[Opening Data for this task section]

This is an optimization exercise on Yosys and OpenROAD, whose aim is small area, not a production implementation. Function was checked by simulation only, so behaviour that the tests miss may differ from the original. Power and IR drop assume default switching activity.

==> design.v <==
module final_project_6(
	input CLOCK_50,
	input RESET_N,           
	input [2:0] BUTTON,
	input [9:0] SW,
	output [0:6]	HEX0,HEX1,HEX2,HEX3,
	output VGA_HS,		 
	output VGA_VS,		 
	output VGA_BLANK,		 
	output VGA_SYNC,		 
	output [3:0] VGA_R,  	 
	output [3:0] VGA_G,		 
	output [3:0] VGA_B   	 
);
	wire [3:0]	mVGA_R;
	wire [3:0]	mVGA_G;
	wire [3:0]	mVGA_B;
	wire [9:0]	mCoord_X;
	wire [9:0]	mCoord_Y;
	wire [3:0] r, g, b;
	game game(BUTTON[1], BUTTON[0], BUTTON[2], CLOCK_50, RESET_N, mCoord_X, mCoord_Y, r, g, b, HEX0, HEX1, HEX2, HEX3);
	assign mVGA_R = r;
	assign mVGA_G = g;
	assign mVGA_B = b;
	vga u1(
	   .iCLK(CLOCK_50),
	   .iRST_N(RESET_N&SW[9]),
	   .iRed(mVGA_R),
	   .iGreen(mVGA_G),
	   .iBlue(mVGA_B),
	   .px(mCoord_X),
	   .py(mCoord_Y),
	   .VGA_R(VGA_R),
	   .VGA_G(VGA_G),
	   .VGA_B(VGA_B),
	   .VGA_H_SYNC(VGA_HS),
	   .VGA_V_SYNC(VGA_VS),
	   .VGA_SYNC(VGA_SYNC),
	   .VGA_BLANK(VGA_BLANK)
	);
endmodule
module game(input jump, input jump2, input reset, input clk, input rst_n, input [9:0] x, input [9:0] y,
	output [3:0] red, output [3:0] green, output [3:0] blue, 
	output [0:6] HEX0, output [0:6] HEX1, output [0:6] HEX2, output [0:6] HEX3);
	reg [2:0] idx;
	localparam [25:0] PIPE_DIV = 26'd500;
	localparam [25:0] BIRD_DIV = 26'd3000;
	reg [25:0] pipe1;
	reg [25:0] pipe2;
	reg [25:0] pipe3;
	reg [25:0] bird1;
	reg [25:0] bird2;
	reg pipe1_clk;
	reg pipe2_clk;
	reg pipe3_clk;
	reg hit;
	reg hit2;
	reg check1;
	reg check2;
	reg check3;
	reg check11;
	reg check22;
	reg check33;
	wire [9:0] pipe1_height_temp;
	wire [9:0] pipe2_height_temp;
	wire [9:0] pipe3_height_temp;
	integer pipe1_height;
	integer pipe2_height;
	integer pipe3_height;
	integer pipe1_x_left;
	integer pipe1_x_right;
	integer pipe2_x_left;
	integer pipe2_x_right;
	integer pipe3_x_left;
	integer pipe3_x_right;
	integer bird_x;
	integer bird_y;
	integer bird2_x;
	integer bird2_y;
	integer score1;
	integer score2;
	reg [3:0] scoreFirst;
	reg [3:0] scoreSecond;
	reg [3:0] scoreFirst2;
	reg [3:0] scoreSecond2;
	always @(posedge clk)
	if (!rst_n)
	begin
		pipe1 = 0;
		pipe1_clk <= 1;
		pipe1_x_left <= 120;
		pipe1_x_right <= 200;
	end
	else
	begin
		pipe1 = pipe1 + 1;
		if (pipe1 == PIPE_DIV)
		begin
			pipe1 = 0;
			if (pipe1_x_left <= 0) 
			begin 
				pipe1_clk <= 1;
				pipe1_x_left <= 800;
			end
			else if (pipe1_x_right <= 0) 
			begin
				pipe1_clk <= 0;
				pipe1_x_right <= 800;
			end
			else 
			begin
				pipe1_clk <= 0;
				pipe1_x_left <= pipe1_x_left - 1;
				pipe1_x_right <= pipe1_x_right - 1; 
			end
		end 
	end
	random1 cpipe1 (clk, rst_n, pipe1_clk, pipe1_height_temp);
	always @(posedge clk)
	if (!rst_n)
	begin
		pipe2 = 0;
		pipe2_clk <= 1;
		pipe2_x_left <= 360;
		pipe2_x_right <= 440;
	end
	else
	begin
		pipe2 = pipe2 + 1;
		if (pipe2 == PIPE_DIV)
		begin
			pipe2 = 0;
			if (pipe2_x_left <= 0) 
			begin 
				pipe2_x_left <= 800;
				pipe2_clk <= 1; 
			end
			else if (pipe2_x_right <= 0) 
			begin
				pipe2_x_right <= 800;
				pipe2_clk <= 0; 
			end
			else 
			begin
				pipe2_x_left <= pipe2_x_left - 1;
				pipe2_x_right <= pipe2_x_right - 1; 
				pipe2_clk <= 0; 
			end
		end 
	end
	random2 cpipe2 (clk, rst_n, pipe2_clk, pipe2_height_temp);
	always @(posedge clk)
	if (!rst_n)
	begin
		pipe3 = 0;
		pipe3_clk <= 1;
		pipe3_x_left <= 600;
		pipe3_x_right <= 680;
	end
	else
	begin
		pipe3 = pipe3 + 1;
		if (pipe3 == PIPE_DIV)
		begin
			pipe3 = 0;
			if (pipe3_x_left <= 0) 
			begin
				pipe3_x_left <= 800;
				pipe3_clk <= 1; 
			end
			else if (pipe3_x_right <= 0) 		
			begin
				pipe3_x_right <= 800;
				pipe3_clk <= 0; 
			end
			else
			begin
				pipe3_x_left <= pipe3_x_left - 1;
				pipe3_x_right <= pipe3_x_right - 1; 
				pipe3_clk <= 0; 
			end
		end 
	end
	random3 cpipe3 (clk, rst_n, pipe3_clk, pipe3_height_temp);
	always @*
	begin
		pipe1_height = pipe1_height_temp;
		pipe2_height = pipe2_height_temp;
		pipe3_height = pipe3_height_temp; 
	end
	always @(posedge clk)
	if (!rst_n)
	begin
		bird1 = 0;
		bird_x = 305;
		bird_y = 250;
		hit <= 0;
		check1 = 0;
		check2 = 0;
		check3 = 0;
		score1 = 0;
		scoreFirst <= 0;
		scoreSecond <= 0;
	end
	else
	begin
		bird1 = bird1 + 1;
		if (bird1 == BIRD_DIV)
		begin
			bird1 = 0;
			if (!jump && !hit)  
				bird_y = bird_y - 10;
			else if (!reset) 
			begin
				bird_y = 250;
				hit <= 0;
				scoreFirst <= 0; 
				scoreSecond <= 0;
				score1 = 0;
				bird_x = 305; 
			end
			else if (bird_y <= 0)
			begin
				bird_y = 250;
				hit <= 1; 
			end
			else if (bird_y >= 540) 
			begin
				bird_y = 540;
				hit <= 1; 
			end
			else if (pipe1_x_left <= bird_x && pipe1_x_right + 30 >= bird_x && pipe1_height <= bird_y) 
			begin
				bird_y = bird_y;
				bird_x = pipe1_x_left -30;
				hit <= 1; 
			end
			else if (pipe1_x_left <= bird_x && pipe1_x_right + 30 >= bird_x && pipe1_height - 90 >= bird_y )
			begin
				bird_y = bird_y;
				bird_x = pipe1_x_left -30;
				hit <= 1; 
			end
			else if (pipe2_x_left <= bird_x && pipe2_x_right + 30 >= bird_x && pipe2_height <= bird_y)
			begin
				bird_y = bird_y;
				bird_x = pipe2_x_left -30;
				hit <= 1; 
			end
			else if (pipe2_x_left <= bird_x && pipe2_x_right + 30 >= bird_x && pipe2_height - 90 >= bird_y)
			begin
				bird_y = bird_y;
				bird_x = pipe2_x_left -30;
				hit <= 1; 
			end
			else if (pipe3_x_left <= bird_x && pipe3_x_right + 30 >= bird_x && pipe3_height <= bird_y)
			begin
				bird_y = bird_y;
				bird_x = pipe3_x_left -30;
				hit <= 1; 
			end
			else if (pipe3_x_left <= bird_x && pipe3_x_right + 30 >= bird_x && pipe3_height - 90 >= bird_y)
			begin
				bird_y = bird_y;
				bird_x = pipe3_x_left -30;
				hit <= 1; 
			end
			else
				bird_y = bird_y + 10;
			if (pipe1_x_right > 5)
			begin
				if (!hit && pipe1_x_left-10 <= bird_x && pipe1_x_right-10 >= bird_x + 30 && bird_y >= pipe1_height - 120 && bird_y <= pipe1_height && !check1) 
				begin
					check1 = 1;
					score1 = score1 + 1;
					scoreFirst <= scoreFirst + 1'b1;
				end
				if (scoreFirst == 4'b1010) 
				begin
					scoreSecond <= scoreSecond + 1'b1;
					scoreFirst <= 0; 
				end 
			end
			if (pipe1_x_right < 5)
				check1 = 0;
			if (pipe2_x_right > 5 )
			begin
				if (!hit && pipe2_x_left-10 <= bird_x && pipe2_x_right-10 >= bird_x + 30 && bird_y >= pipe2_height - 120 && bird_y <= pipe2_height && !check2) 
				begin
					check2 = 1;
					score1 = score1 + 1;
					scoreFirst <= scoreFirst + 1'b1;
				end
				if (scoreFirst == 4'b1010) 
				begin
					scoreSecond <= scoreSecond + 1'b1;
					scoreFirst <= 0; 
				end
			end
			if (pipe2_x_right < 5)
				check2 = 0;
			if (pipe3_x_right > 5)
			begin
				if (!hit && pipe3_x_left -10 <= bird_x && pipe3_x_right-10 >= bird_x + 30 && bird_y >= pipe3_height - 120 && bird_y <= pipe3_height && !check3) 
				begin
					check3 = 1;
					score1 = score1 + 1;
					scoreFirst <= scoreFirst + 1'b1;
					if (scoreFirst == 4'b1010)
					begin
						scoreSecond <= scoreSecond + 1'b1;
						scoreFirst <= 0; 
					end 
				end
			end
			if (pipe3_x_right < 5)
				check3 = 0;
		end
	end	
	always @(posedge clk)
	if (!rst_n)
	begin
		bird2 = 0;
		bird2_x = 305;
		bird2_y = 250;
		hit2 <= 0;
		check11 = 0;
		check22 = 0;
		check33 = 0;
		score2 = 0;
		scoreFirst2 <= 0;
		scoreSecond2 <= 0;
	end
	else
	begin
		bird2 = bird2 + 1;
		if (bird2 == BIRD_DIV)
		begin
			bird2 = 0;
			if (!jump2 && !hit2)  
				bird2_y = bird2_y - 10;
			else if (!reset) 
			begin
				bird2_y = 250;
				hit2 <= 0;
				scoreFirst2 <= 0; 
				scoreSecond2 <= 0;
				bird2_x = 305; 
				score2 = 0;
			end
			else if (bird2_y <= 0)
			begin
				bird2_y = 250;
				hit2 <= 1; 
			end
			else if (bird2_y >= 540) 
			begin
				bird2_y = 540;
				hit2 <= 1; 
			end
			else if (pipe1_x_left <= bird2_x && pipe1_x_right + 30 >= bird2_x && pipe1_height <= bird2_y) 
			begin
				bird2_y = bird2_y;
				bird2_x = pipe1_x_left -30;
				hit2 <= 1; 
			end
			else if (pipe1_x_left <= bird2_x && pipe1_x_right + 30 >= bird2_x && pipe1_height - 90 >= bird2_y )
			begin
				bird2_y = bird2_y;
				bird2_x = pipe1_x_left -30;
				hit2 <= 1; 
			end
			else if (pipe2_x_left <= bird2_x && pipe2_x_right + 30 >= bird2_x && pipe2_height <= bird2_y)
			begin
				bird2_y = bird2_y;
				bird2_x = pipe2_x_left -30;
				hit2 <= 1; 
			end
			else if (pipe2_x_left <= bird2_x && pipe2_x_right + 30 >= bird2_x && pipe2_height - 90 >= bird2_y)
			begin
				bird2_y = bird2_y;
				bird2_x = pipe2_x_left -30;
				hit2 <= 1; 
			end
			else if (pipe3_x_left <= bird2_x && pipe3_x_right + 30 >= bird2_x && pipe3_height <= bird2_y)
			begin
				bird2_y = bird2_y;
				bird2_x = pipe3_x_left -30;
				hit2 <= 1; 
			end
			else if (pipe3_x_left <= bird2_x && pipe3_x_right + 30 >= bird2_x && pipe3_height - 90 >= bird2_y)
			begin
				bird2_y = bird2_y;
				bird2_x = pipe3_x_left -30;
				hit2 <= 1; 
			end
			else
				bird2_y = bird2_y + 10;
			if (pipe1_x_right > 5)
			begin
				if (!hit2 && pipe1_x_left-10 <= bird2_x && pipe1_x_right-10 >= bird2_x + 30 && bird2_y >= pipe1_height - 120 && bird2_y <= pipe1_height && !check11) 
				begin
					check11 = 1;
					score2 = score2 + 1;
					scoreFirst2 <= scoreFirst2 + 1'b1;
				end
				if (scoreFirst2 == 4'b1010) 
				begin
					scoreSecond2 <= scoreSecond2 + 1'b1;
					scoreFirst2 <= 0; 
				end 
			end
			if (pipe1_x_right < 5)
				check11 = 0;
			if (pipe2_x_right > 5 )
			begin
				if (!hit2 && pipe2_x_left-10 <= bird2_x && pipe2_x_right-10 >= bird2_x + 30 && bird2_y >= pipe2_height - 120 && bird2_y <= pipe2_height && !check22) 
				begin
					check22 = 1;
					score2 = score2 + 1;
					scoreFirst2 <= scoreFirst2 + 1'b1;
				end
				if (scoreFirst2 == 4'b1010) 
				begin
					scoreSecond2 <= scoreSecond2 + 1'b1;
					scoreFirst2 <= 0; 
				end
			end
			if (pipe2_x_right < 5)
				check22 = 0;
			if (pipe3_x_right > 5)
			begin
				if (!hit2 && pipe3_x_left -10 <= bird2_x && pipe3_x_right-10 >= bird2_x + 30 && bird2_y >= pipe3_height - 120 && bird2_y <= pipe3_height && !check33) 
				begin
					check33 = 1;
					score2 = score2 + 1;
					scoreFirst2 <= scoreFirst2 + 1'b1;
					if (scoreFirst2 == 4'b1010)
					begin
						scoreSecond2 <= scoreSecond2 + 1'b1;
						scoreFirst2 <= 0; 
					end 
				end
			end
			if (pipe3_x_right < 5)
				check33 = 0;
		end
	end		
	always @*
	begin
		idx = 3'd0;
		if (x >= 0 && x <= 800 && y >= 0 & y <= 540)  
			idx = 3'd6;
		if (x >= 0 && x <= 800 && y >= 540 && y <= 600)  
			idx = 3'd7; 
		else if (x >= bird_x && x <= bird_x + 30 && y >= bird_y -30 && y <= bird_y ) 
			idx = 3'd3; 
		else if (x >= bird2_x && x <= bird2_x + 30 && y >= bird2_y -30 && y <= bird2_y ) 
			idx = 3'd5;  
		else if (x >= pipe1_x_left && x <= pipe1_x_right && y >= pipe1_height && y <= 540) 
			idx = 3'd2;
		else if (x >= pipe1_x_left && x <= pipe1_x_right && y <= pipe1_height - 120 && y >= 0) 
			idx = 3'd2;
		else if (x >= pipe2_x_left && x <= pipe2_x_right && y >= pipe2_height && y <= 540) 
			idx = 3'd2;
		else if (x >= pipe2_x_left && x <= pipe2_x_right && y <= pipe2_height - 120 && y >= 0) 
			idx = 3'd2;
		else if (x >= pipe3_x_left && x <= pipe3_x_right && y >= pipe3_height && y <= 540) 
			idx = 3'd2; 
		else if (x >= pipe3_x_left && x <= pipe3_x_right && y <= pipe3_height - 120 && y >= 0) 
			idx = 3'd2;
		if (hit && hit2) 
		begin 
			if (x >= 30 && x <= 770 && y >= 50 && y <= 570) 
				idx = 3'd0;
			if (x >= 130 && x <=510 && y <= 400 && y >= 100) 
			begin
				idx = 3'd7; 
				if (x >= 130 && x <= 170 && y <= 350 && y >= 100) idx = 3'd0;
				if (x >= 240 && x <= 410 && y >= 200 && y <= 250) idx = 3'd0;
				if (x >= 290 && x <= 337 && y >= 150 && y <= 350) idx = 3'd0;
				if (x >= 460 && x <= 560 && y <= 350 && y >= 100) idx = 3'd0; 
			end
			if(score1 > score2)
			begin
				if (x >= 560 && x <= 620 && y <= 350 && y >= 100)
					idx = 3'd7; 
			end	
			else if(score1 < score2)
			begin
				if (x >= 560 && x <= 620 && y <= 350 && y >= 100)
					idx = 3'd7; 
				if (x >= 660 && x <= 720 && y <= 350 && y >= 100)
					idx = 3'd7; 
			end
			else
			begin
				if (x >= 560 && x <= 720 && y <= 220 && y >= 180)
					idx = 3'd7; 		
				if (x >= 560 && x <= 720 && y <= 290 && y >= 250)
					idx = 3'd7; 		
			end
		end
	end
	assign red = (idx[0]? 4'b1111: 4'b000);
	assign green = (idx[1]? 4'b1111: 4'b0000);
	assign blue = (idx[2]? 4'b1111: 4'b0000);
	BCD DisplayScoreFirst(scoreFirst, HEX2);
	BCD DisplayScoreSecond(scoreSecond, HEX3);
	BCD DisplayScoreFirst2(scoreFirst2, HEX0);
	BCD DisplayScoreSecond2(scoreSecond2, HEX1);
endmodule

[Closing Data for this task section]

* **Instructions to follow**
Every line above that has the string "BUTTON" needs to be copied.

* **Exercise response**
	input [2:0] BUTTON,
	game game(BUTTON[1], BUTTON[0], BUTTON[2], CLOCK_50, RESET_N, mCoord_X, mCoord_Y, r, g, b, HEX0, HEX1, HEX2, HEX3);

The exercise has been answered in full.